Improving Neural Architecture Search by Minimizing Worst-Case Validation Loss

TMLR Paper2634 Authors

06 May 2024 (modified: 06 Oct 2024)Rejected by TMLREveryoneRevisionsBibTeXCC BY 4.0
Abstract: Neural architecture search (NAS) aims at automatically searching for high-performance architectures and has achieved considerable progress. Existing NAS methods learn architectures by minimizing average-case validation losses. As a result, the searched architectures are less capable of making correct predictions under worst-case scenarios. To address this problem, we propose a framework which leverages a deep generative model to generate adversarial validation examples to measure the worst-case validation performance of an architecture and improves the architecture by minimizing the loss on the generated adversarial validation data.

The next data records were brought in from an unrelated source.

### config.mk
export PLATFORM = sky130hd
export DESIGN_NAME = int_ctrl
export DESIGN_NICKNAME = d
export VERILOG_FILES = /design/src/rtl/int_ctrl.sv
export SDC_FILE = /design/constraint.sdc
export NUM_CORES = 1
export LEC_CHECK = 0
export CAP_MARGIN = 10
export CORE_ASPECT_RATIO = 1.2
export CORE_UTILIZATION = 42
export DETAILED_ROUTE_END_ITERATION = 12
export PLACE_DENSITY = 0.86
export SLEW_MARGIN = 25
export SYNTH_ARGS = -nofsm -noshare
export SYNTH_HDL_FRONTEND = slang
export SYNTH_HIERARCHICAL = 1
export SYNTH_SLANG_ARGS = --single-unit
### constraint.sdc
create_clock -name clk -period 2.4 [get_ports clk]
set_input_delay 0.6 -clock clk [delete_from_list [all_inputs] [get_ports clk]]
set_output_delay 0.6 -clock clk [all_outputs]
set_load 0.01 [all_outputs]
### src/rtl/int_ctrl.sv
// int_ctrl: memory-mapped interrupt controller.
//   Latches / masks N_SRC interrupt lines, picks the lowest-index eligible
//   source and sequences it through request -> ack -> eret, one at a time.
//   Optional macro INT_CTRL_STATS_EN adds per-source 16-bit accept counters.
// Ports:
//   clk, reset      : clock, async active-high reset
//   src[N_SRC]      : raw interrupt lines (bit0 = highest priority)
//   Addr/WE/Din     : word-offset register write port
//   Dout            : combinational register read data for Addr
//   irq/vec         : registered request and source index to the CPU
//   ack/eret        : CPU handler entry / return pulses
// Register map: 0 PEND (W1C, edge bits), 1 MASK, 2 MODE (1=edge),
//   3 STATUS {state,busy,0}, 4+i CNT[i] (stats), write 0xF clears CNTs.

// Per-source pending cell: keeps the line history and the edge latch.
module int_ctrl_src (
  input  logic clk,
  input  logic reset,
  input  logic line,
  input  logic edge_mode,
  input  logic clr,
  output logic pend
);
  logic line_q, edg;

  always_ff @(posedge clk or posedge reset) begin
    if (reset) begin
      line_q <= 1'b0;
      edg    <= 1'b0;
    end else begin
      line_q <= line;
      // latch is held clear in level mode so a mode flip never exposes stale edges
      if (!edge_mode)          edg <= 1'b0;
      else if (line & ~line_q) edg <= 1'b1;  // set beats clear
      else if (clr)            edg <= 1'b0;
    end
  end

  assign pend = edge_mode ? edg : line;
endmodule

module int_ctrl #(
  parameter int N_SRC = 6,
  parameter int VEC_W = 3
) (
  input  logic             clk,
  input  logic             reset,
  input  logic [N_SRC-1:0] src,
  input  logic [3:0]       Addr,
  input  logic             WE,
  input  logic [31:0]      Din,
  output logic [31:0]      Dout,
  output logic             irq,
  output logic [VEC_W-1:0] vec,
  input  logic             ack,
  input  logic             eret
);
  typedef enum logic [1:0] {IDLE = 2'd0, REQ = 2'd1, SERV = 2'd2} state_t;

  state_t           state, state_nx;
  logic             irq_nx;
  logic [VEC_W-1:0] vec_nx, sel;
  logic [N_SRC-1:0] mask, mode, pend, elig, clr, elig_sh;
  logic             ack_ok, cur_elig, busy;

  assign ack_ok   = (state == REQ) && ack;
  assign elig     = pend & mask;
  assign elig_sh  = elig >> vec;
  assign cur_elig = elig_sh[0];
  assign busy     = (state != IDLE);

  for (genvar i = 0; i < N_SRC; i++) begin : g_src
    assign clr[i] = (WE && Addr == 4'h0 && Din[i]) ||
                    (ack_ok && vec == VEC_W'(i));
    int_ctrl_src u_src (
      .clk      (clk),
      .reset    (reset),
      .line     (src[i]),
      .edge_mode(mode[i]),
      .clr      (clr[i]),
      .pend     (pend[i])
    );
  end

  // lowest set index wins
  always_comb begin
    sel = '0;
    for (int i = N_SRC - 1; i >= 0; i--)
      if (elig[i]) sel = VEC_W'(i);
  end

  always_ff @(posedge clk or posedge reset) begin
    if (reset) begin
      mask <= '0;
      mode <= '0;
    end else if (WE) begin
      if (Addr == 4'h1) mask <= Din[N_SRC-1:0];
      if (Addr == 4'h2) mode <= Din[N_SRC-1:0];
    end
  end

  always_ff @(posedge clk or posedge reset) begin
    if (reset) begin
      state <= IDLE;
      irq   <= 1'b0;
      vec   <= '0;
    end else begin
      state <= state_nx;
      irq   <= irq_nx;
      vec   <= vec_nx;
    end
  end

  always_comb begin
    state_nx = state;
    irq_nx   = irq;
    vec_nx   = vec;
    case (state)
      IDLE: begin
        irq_nx = 1'b0;
        if (|elig) begin
          state_nx = REQ;
          irq_nx   = 1'b1;
          vec_nx   = sel;
        end
      end
      REQ: begin
        // ack beats a same-cycle withdrawal
        if (ack) begin
          state_nx = SERV;
          irq_nx   = 1'b0;
        end else if (!cur_elig) begin
          state_nx = IDLE;
          irq_nx   = 1'b0;
        end
      end
      SERV: begin
        irq_nx = 1'b0;
        if (eret) state_nx = IDLE;
      end
      default: begin
        state_nx = IDLE;
        irq_nx   = 1'b0;
      end
    endcase
  end

`ifdef INT_CTRL_STATS_EN
  logic [N_SRC-1:0][15:0] cnt;

  for (genvar i = 0; i < N_SRC; i++) begin : g_cnt
    always_ff @(posedge clk or posedge reset) begin
      if (reset)                                       cnt[i] <= '0;
      else if (WE && Addr == 4'hF)                     cnt[i] <= '0;
      else if (ack_ok && vec == VEC_W'(i) && cnt[i] != 16'hFFFF)
                                                       cnt[i] <= cnt[i] + 16'd1;
    end
  end
`endif

  always_comb begin
    Dout = '0;
    case (Addr)
      4'h0: Dout[N_SRC-1:0] = pend;
      4'h1: Dout[N_SRC-1:0] = mask;
      4'h2: Dout[N_SRC-1:0] = mode;
      4'h3: Dout[3:0]       = {state, busy, 1'b0};
      default: begin
`ifdef INT_CTRL_STATS_EN
        for (int i = 0; i < N_SRC; i++)
          if (Addr == 4'(4 + i)) Dout[15:0] = cnt[i];
`endif
      end
    endcase
  end
endmodule

==> flow_summary.ini, run 1 <==
[run_status]
status = finished, final reports clean

[global_route]
grt_max_degree = 13
grt_remaining_overflow = 0
grt_usage_pct = 20.38
grt_pass1_vias = 1482
grt_pass1_wl_mm = 7.065
antenna_found_initial = 0

[worst_setup_path]
max_stage_delay_ns = 0.47
worstPathCellList = mux2_4 -> mux4_2 -> and2_4 -> buf_6
crit_required_ns = 1.80
critPathKind = register to primary output
end_kind = primary output
cp-startpoint = mode[2]$_DFFE_PP0P_
critPathLaunchType = register
worstPathArrival_ns = 1.71
crit-reg2reg-launch = mode[0]$_DFFE_PP0P_
worstPathMaxFanout = 2
crit_slowest_cell = mux4_2

[route]
vias_per_cell = 5.093
num_vias = 1477
drt-total-wl_mm = 4.203
antenna_left = 0
drt_iter0_markers = 58
wire_per_inst_um = 14.49
drc_errors = 0
first_pass_iters = 4

[floorplanning]
core-area_um2 = 4262
io_pins = 83
die_y_um = 75.20
die_w_um = 63
fp.dieArea_um2 = 4738
num_rows = 26
start_util_pct = 44.01

[cells_and_area]
syn2layout_area_growth_pct = 27.02
fill_cells = 392
final_nets = 282
drive_gt1_share_pct = 26.92
antennaDiodeCount = 0
multi_input_area_um2 = 977.2
seq_area_um2 = 750.7

[placement]
place.detailed.hpwl_mm = 3.259
place_congestion = 0.9163
port_buffers = 30

[clocking]
cts_tree = yes
clk_path_buf_depth = 2
clk_latency_ns = 0.27
htreeDepth = 2
root_buffer = clkbuf_8
cts_setup_buffers = 0
clkSlewWorstSetupHoldPaths_ns = 0.06
cts.sinks = 30
cts-buffers-inserted = 5

[sta]
fmax_mhz = 432.1
period_share_pct = 96.42
fin_crit_ns = 2.314
setup_tns_ns = 0
skew_ns = 0.003135
slew_viol_final = 0
rsz0062_at_grt = false
hold_viol_final = 0
setup_violations = 0

[yosys]
synth_commonest_cells = dfrtp_1 (30), buf_4 (27), mux2_1 (13), nand2b_1 (13), nand2_1 (11)
synth.yosys.seq_area_share_pct = 40.03
synth.most_common_cell = dfrtp_1
synth_area_um2 = 1876
yosysWarnings = 6
synthTopCellsByArea = dfrtp_1 (40%), buf_4 (11%), mux2_1 (7.8%), mux2_4 (4.8%), nand2b_1 (4.3%)
yosys.area.top_type_share_pct = 40.03
yosys.area.top_type = dfrtp_1
synth_edf_count = 0
synth_top_flop_cell = dfrtp_1
ys_ff_latch = 30
postSynthAreaPerCell_um2 = 10.60
synthCells = 177
ys_types = 44
async_flop_share_pct = 100.0

[flow_run]
maxCapViolations = 0

[power_and_ir_drop]
power.density_nw_per_um2 = 767.3
leakage_uw = 0.001146
report.power.total_uw = 1828
vdd_drop_max_uv = 348.6

[hold_path]
hp-start = src[3]
holdCritPathClass = input pin to register
==> worst max-delay path: cells and delay by family (launching register included) <==
family                 cells  cell delay [ns]
buffers and inverters      1             0.11
DFF                        1             0.39
and+or+nand+nor            1             0.16
muxes                      2             0.78
==> flip-flops by register name (all words and copies together), names as in the netlist <==
name	cells
vec	3
mask	6
state	2
g_src.u_src/edg	6
g_src.u_src/line_q	6
irq	1
mode	6
==> cells by family after synthesis <==
family	after synthesis	synth area share, %
flip-flops	30	40.03
AND/OR/NAND/NOR	53	15.95
other	1	0.1999
AO/OA/AOI/OAI	30	13.48
multiplexers	24	16.61
buffers and inverters	39	13.74
==> area by class of cell <==
type,instances,area share (%)
multi-input cells,133,41.02
flip-flops and latches,30,31.51
repair buffers,56,19.64
clock buffers,6,3.466
well taps,56,2.941
inverters,9,1.418
==> final timing paths <==
check | to | slack (ns) | cells past startpoint
setup reg to reg | vec[0]$_DFFE_PP0P_ | 0.50 | 6
max in group asynchronous | mask[5]$_DFFE_PP0P_ | 1.14 | 3
setup / recovery | Dout[2] | 0.09 | 4
hold / removal | g_src[3].u_src/line_q$_DFF_PP0_ | 0.47 | 1
hold reg to reg | irq$_DFFE_PP0P_ | 0.48 | 1
min in group asynchronous | g_src[4].u_src/edg$_DFFE_PP0P_ | 0.72 | 2
==> per-stage QoR <==
stage / instances / cell area, µm² / hold WS [ns] / worst slack (ns) / util, %
final: 290 / 2382 / 0.4670 / 0.08581 / 55.90
after global routing: 290 / 2382 / 0.4622 / 0.009156 / 55.90
after CTS: 290 / 2377 / 0.4641 / 0.02837 / 55.78
after detailed placement: 284 / 2311 / 0.4730 / -0.7044 / 54.23
after global placement: 284 / 2311 / 0.4667 / -0.6638 / 54.23
after floorplan: 202 / 1969 / 0.3412 / 0.2134 / -
==> where the power goes <==
| group | total [µW] | switching, µW | internal, µW |
|---|---|---|---|
| Combinational | 685 | 301 | 384 |
| Sequential | 759 | 143 | 616 |
| Clock | 384 | 164 | 220 |
| Total | 1830 | 608 | 1220 |
==> per-layer routing <==
layer	vias up	part of all wire [%]	GRT usage [%]	wire, µm
met4	0	2.2	9.044	91
li1	687	-	-	-
met2	53	52	36.20	2166
met1	728	41	23.02	1740
met3	9	4.9	5.758	204
met5	-	0	0	0
==> layout by cell type, fill, tap and decap left out, types with 2 or more instances in the layout <==
master	Yosys	layout
mux2_1	13	13
nand2_1	11	11
clkdlybuf4s50_1	0	16
a2111oi_2	1	2
o21ai_1	2	2
inv_1	9	9
conb_1	1	26
a21boi_2	6	6
mux2_4	6	6
nand4b_1	2	2
clkbuf_8	0	6
mux4_2	2	2
a32o_1	3	3
a21oi_1	5	5
nor2b_1	2	2
nor3_1	3	3
nand2b_1	13	13
and2_4	0	2
dfrtp_1	30	30
buf_6	1	3
dlygate4sd2_1	0	4
nand3_1	2	2
buf_4	27	25
mux2i_1	3	3
a22o_1	2	2
nor2_1	8	8
buf_2	2	5
a22oi_1	2	2
==> repair_timing <==
item	CTS	global route
pin swaps	3	1
gates resized for setup	46	3
endpoints found under the setup margin	6	2
hold buffers	0	0
Note: power is estimated with default switching activity, not from simulation.
==> run 2, diff against run 1 <==
Settings changed: SLEW_MARGIN 25 to 20.
==> results of run 2 <==
No change in the layout: final DEF, timing and power equal those of run 1.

Our framework is based on multi-level optimization, which performs multiple learning stages end-to-end. Experiments on a variety of datasets demonstrate the effectiveness of our method.
Submission Length: Regular submission (no more than 12 pages of main content)
Previous TMLR Submission Url: https://openreview.net/forum?id=wocL64DIFf&referrer=%5BAuthor%20Console%5D(%2Fgroup%3Fid%3DTMLR%2FAuthors%23your-submissions)
Changes Since Last Submission: Corrected the formatting issues.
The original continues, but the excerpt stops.